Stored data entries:
——

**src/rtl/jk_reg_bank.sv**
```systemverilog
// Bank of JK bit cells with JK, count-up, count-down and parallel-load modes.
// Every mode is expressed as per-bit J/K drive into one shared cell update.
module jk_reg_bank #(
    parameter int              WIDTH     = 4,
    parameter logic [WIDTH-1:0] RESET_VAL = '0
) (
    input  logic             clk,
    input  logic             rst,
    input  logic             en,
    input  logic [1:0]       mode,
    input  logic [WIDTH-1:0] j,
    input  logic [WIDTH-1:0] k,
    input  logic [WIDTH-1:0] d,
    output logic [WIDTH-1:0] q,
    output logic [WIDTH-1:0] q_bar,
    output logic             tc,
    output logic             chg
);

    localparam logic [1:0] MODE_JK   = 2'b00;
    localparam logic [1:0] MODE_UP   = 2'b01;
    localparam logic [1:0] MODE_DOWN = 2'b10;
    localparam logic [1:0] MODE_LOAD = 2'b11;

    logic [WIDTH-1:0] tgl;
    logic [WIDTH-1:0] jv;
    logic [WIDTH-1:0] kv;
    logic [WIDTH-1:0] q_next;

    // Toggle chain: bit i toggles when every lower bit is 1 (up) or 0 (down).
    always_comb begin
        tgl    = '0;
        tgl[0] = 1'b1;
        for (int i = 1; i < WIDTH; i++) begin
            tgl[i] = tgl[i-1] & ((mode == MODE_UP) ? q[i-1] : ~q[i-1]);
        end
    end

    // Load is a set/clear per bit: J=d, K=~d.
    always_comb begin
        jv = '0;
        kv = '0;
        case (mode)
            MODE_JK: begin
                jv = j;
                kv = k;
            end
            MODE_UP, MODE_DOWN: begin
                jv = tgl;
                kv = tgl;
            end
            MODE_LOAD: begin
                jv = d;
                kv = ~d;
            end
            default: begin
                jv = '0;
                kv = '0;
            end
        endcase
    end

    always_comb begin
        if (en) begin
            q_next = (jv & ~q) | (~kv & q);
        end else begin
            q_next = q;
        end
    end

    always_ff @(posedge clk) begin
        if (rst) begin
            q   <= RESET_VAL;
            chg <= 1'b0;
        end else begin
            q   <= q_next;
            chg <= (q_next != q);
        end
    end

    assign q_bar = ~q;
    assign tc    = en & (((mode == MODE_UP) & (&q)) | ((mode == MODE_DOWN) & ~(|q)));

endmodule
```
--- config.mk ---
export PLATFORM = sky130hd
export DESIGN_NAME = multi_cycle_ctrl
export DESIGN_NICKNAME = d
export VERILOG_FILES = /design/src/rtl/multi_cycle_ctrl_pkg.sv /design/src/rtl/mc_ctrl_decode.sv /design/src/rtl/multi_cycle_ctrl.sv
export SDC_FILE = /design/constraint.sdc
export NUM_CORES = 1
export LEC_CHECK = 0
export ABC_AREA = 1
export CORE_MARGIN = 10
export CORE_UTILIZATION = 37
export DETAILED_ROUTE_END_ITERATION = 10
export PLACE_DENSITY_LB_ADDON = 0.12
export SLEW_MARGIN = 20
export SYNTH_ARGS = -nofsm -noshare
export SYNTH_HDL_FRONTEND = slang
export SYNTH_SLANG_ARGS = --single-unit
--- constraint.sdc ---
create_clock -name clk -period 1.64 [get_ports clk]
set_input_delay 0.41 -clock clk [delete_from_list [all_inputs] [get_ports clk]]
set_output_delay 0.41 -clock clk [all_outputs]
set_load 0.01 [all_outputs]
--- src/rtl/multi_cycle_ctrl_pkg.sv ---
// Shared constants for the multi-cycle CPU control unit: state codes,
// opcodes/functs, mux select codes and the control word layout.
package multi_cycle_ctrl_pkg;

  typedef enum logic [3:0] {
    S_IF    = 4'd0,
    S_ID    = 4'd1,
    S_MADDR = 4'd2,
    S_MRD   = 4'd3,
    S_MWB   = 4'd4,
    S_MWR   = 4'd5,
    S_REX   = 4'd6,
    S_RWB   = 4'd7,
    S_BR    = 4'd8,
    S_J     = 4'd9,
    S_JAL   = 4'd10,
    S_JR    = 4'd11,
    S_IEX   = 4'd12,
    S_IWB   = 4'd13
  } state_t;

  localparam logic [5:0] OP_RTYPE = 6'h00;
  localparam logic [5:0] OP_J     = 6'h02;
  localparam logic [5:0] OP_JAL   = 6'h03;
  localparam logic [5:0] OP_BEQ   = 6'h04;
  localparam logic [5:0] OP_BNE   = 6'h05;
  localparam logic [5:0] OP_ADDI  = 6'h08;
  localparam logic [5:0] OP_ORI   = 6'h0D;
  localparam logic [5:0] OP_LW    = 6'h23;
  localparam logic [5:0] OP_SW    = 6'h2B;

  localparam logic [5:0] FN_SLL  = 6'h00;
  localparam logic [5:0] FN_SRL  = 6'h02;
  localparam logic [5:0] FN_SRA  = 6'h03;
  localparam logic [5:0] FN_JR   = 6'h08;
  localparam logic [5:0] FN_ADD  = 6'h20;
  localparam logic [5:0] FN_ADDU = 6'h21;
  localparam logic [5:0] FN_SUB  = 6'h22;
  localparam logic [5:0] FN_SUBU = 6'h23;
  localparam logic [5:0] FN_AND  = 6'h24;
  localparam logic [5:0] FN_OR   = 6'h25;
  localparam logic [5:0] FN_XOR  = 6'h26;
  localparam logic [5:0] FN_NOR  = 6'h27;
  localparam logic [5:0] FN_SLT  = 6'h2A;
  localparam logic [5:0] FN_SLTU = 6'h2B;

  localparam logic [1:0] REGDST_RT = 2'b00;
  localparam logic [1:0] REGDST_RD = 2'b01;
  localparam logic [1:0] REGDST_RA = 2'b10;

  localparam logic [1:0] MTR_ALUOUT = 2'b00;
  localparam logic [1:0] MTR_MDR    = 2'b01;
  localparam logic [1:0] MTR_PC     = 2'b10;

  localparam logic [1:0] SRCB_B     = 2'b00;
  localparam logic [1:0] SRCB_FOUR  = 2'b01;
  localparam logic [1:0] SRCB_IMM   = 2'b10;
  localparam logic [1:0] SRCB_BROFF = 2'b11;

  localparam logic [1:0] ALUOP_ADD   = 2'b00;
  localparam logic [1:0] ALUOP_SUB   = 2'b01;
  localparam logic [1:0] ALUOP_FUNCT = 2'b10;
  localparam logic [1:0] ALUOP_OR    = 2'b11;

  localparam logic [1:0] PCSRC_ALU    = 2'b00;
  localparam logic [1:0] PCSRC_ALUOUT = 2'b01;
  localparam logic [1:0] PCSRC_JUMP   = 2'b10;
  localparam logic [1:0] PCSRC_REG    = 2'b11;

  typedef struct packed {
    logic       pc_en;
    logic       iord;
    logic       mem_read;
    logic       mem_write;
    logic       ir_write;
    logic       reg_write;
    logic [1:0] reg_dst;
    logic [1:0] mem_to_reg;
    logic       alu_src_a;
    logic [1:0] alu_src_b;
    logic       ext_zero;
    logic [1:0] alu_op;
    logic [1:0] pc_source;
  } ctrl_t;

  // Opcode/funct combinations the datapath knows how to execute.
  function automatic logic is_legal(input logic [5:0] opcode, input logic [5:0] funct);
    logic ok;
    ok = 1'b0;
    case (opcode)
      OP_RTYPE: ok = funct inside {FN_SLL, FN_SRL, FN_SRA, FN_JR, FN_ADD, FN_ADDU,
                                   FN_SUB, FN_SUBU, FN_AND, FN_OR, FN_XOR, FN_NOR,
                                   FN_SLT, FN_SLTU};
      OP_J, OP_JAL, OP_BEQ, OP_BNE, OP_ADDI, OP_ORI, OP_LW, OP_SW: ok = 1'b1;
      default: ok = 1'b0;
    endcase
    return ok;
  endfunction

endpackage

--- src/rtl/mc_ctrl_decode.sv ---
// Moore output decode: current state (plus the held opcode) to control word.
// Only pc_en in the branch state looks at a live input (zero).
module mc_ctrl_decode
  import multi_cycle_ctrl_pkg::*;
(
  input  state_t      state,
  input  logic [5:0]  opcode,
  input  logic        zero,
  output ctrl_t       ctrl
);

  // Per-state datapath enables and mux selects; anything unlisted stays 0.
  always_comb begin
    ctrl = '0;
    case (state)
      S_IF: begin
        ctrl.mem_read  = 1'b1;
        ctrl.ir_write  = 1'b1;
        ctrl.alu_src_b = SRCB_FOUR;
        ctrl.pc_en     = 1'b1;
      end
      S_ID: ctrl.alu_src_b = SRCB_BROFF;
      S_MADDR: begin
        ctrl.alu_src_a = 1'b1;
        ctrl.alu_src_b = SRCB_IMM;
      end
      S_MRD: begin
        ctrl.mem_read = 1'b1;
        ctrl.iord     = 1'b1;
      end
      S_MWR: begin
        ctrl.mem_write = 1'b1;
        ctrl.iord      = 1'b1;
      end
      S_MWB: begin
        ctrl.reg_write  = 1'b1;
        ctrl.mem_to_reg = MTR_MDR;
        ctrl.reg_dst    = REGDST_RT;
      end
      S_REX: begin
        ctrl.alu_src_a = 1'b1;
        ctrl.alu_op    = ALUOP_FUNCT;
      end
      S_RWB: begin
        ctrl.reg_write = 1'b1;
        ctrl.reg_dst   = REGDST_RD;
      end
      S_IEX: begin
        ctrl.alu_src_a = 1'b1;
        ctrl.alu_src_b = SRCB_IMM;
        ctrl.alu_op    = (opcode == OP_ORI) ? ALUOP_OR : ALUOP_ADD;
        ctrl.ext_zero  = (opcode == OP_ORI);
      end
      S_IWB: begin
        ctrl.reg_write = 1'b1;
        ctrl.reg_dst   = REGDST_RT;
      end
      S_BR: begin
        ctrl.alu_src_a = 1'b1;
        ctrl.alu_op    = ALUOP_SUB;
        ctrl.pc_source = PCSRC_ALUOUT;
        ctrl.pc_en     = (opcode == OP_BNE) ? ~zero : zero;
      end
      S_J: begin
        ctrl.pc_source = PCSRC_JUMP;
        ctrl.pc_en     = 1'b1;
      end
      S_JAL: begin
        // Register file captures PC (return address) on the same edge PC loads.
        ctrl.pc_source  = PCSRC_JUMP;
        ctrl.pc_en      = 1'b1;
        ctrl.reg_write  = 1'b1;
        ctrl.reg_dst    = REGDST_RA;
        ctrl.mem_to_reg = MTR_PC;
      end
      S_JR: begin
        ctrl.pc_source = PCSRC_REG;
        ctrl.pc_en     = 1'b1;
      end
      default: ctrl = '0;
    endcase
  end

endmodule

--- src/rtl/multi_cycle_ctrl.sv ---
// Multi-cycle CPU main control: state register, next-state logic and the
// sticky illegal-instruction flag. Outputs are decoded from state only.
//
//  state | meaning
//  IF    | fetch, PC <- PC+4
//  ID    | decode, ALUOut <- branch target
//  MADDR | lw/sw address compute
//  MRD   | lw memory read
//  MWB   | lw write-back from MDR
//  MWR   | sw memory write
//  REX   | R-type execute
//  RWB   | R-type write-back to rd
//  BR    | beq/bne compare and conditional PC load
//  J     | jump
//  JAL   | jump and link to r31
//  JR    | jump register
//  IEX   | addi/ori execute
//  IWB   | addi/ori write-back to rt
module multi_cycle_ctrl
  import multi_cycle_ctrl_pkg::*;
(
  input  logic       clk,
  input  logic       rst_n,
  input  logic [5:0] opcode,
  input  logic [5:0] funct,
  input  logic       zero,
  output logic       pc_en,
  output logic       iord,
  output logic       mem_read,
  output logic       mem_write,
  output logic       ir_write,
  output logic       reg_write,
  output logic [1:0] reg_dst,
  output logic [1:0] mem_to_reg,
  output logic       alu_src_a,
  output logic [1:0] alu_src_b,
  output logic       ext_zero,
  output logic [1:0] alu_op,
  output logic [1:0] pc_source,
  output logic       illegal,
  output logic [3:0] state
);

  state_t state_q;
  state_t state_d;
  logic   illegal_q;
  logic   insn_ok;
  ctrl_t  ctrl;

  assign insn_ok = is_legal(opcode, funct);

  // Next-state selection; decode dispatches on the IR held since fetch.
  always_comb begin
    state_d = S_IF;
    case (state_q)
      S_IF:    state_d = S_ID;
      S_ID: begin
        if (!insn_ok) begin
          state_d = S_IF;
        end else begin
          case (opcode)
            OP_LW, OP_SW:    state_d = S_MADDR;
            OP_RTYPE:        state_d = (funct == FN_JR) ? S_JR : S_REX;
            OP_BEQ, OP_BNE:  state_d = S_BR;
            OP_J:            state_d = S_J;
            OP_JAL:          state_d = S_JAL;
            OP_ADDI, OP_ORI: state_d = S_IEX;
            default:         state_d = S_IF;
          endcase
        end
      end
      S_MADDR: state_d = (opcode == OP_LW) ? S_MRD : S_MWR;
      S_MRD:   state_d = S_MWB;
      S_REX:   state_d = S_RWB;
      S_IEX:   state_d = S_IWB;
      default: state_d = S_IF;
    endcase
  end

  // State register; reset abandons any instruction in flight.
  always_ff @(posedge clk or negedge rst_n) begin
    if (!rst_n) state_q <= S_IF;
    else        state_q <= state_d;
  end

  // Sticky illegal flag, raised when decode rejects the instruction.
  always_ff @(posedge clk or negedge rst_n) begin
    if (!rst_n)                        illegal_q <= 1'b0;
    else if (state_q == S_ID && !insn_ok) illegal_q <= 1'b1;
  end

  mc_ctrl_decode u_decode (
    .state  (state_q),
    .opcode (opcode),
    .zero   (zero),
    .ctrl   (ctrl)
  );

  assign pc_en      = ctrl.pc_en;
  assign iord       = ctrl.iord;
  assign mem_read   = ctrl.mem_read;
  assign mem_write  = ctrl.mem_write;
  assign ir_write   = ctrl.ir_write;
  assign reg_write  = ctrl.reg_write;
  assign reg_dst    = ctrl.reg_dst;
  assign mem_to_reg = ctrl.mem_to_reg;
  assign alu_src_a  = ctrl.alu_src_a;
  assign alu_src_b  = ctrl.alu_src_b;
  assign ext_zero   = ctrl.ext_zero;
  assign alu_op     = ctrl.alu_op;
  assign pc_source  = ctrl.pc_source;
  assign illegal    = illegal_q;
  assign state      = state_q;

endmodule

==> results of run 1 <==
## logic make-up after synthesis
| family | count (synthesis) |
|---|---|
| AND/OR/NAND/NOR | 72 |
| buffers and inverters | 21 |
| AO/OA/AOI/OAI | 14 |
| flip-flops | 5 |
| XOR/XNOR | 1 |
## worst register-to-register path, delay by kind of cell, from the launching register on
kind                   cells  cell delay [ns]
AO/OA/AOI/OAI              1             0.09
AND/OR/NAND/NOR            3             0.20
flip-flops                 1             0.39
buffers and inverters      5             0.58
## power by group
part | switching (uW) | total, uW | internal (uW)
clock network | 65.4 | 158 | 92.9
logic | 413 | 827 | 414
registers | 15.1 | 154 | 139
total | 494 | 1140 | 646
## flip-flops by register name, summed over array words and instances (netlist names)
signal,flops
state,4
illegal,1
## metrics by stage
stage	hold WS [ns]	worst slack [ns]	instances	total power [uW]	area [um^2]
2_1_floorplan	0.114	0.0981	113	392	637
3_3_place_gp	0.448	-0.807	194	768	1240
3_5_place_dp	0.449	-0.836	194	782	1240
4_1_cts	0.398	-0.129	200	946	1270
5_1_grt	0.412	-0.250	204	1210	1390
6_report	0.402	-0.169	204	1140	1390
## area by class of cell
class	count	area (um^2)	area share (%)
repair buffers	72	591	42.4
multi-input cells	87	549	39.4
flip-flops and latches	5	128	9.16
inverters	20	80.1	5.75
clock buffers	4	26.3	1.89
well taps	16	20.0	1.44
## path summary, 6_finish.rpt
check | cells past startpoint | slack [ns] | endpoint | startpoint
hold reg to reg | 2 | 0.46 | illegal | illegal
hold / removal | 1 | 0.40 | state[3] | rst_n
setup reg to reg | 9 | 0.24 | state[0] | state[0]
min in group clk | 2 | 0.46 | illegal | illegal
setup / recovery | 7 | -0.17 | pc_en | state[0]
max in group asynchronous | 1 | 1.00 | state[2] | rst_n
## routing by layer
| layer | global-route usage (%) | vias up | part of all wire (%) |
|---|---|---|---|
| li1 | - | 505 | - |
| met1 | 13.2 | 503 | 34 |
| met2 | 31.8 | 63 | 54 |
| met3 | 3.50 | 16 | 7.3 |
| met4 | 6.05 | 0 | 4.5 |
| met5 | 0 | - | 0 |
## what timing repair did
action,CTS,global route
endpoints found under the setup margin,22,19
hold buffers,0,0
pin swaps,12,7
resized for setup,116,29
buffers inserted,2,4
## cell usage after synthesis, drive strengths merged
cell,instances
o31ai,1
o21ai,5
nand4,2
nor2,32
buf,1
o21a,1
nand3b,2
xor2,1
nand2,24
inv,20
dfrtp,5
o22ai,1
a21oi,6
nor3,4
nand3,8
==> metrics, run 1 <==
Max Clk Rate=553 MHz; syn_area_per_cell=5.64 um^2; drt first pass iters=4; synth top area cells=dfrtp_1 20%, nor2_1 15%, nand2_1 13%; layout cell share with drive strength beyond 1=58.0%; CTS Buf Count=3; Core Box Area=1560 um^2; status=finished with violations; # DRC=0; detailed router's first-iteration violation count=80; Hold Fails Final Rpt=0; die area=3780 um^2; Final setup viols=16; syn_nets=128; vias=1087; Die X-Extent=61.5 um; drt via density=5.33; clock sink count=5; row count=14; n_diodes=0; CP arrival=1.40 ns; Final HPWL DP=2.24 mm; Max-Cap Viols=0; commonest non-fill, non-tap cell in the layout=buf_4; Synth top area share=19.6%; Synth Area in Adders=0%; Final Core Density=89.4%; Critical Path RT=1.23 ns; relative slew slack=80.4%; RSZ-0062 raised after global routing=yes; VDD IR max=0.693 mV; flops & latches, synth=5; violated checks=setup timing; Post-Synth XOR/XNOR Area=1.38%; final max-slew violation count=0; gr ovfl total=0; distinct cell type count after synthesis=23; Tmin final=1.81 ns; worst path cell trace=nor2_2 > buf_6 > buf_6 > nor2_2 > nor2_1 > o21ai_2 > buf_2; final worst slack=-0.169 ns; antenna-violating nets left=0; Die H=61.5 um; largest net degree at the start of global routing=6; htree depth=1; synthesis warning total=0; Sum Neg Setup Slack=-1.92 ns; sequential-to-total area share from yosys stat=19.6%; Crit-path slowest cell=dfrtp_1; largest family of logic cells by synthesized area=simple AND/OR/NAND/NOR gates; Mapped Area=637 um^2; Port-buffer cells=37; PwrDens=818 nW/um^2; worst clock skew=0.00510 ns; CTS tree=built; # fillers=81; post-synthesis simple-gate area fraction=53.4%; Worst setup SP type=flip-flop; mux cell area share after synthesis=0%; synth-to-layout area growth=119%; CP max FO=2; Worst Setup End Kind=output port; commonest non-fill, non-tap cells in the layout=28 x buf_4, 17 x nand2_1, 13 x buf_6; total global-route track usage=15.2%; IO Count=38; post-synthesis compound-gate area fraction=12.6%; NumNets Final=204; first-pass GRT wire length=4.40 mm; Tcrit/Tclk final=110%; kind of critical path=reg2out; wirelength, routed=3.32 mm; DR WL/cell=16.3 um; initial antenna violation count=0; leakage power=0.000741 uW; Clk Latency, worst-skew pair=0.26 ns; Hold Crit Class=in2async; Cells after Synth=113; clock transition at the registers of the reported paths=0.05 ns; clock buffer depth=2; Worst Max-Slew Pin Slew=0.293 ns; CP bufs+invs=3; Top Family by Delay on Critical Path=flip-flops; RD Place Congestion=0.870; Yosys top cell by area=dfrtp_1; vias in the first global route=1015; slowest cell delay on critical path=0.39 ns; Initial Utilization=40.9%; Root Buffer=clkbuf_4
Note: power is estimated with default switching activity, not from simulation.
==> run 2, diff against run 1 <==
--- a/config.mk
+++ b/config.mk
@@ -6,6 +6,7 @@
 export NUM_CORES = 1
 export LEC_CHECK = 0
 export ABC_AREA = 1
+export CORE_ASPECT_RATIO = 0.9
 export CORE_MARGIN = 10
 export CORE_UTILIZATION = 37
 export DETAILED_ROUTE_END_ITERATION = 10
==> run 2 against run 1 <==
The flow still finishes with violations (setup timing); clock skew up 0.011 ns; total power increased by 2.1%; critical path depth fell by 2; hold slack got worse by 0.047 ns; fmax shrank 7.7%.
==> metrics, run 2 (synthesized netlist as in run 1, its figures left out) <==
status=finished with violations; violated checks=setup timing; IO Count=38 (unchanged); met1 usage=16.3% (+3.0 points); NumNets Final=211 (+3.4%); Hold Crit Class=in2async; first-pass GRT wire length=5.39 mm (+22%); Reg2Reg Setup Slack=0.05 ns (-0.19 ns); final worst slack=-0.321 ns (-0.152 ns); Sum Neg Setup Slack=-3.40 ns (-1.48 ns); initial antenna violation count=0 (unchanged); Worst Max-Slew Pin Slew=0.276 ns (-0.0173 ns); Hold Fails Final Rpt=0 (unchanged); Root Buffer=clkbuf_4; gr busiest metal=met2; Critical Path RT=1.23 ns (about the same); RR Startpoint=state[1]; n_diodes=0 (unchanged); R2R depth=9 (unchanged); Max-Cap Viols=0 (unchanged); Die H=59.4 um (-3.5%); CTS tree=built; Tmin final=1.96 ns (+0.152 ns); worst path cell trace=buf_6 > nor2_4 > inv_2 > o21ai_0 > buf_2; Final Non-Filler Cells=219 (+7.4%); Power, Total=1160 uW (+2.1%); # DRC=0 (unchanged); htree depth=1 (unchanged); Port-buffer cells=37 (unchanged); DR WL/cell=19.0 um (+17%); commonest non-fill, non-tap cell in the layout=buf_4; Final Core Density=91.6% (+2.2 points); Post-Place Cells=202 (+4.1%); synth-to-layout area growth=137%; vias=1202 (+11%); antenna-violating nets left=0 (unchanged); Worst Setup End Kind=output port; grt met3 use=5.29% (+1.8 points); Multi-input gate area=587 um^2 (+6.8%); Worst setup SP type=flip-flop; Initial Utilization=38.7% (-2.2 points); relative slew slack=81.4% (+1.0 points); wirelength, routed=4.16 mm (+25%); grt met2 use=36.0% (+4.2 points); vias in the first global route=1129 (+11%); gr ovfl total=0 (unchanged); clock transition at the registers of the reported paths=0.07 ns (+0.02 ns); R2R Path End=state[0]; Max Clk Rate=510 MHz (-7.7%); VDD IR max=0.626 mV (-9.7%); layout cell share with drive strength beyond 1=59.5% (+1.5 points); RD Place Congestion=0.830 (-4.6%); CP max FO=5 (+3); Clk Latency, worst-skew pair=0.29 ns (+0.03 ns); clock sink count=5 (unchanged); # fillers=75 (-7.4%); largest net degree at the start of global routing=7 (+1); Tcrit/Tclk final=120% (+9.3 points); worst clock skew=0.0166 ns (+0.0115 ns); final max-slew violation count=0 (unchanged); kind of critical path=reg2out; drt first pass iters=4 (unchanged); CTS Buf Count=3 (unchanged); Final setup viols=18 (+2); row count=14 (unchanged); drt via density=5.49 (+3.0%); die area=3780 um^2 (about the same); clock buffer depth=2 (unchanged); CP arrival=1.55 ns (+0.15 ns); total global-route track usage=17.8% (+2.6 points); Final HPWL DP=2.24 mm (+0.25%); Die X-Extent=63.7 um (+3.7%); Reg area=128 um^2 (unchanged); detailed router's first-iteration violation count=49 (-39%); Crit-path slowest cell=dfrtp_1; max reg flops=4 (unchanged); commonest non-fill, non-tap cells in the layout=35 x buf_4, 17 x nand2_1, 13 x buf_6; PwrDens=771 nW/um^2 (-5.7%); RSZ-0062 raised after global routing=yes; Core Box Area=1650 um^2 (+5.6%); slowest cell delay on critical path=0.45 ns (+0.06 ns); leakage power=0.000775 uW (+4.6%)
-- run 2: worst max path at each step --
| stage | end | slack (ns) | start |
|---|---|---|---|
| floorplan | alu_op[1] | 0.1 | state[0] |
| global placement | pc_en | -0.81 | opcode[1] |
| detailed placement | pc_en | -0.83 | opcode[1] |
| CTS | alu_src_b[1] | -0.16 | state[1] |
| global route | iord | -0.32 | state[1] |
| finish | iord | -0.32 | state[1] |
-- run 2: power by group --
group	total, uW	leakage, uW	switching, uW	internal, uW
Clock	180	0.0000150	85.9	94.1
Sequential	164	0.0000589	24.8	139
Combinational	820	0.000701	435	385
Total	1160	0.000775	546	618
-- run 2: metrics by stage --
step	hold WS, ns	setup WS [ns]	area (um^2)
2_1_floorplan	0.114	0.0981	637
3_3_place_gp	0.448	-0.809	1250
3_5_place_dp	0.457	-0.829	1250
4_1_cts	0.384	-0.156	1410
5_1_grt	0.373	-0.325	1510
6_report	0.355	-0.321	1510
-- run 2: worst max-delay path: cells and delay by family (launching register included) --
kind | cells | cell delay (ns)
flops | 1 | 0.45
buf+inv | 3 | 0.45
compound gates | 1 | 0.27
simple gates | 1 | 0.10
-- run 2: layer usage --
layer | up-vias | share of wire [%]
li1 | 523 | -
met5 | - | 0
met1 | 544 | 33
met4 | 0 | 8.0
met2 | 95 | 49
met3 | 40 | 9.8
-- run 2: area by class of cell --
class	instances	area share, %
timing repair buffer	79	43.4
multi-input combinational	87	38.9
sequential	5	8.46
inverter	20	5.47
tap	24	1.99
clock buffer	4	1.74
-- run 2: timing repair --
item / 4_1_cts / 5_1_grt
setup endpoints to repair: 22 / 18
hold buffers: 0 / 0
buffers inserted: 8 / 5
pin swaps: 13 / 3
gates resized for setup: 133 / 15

——

ABOUT THIS TASK:
Which lines run from the one holding "localparam logic [1:0] PCSRC_REG" through the one holding "S_ID: ctrl.alu_src_b = SRCB_BROFF;" in the records above? Repeat them exactly, both included, and nothing more.

SOLUTION TO THE PROBLEM:
  localparam logic [1:0] PCSRC_REG    = 2'b11;

  typedef struct packed {
    logic       pc_en;
    logic       iord;
    logic       mem_read;
    logic       mem_write;
    logic       ir_write;
    logic       reg_write;
    logic [1:0] reg_dst;
    logic [1:0] mem_to_reg;
    logic       alu_src_a;
    logic [1:0] alu_src_b;
    logic       ext_zero;
    logic [1:0] alu_op;
    logic [1:0] pc_source;
  } ctrl_t;

  // Opcode/funct combinations the datapath knows how to execute.
  function automatic logic is_legal(input logic [5:0] opcode, input logic [5:0] funct);
    logic ok;
    ok = 1'b0;
    case (opcode)
      OP_RTYPE: ok = funct inside {FN_SLL, FN_SRL, FN_SRA, FN_JR, FN_ADD, FN_ADDU,
                                   FN_SUB, FN_SUBU, FN_AND, FN_OR, FN_XOR, FN_NOR,
                                   FN_SLT, FN_SLTU};
      OP_J, OP_JAL, OP_BEQ, OP_BNE, OP_ADDI, OP_ORI, OP_LW, OP_SW: ok = 1'b1;
      default: ok = 1'b0;
    endcase
    return ok;
  endfunction

endpackage

--- src/rtl/mc_ctrl_decode.sv ---
// Moore output decode: current state (plus the held opcode) to control word.
// Only pc_en in the branch state looks at a live input (zero).
module mc_ctrl_decode
  import multi_cycle_ctrl_pkg::*;
(
  input  state_t      state,
  input  logic [5:0]  opcode,
  input  logic        zero,
  output ctrl_t       ctrl
);

  // Per-state datapath enables and mux selects; anything unlisted stays 0.
  always_comb begin
    ctrl = '0;
    case (state)
      S_IF: begin
        ctrl.mem_read  = 1'b1;
        ctrl.ir_write  = 1'b1;
        ctrl.alu_src_b = SRCB_FOUR;
        ctrl.pc_en     = 1'b1;
      end
      S_ID: ctrl.alu_src_b = SRCB_BROFF;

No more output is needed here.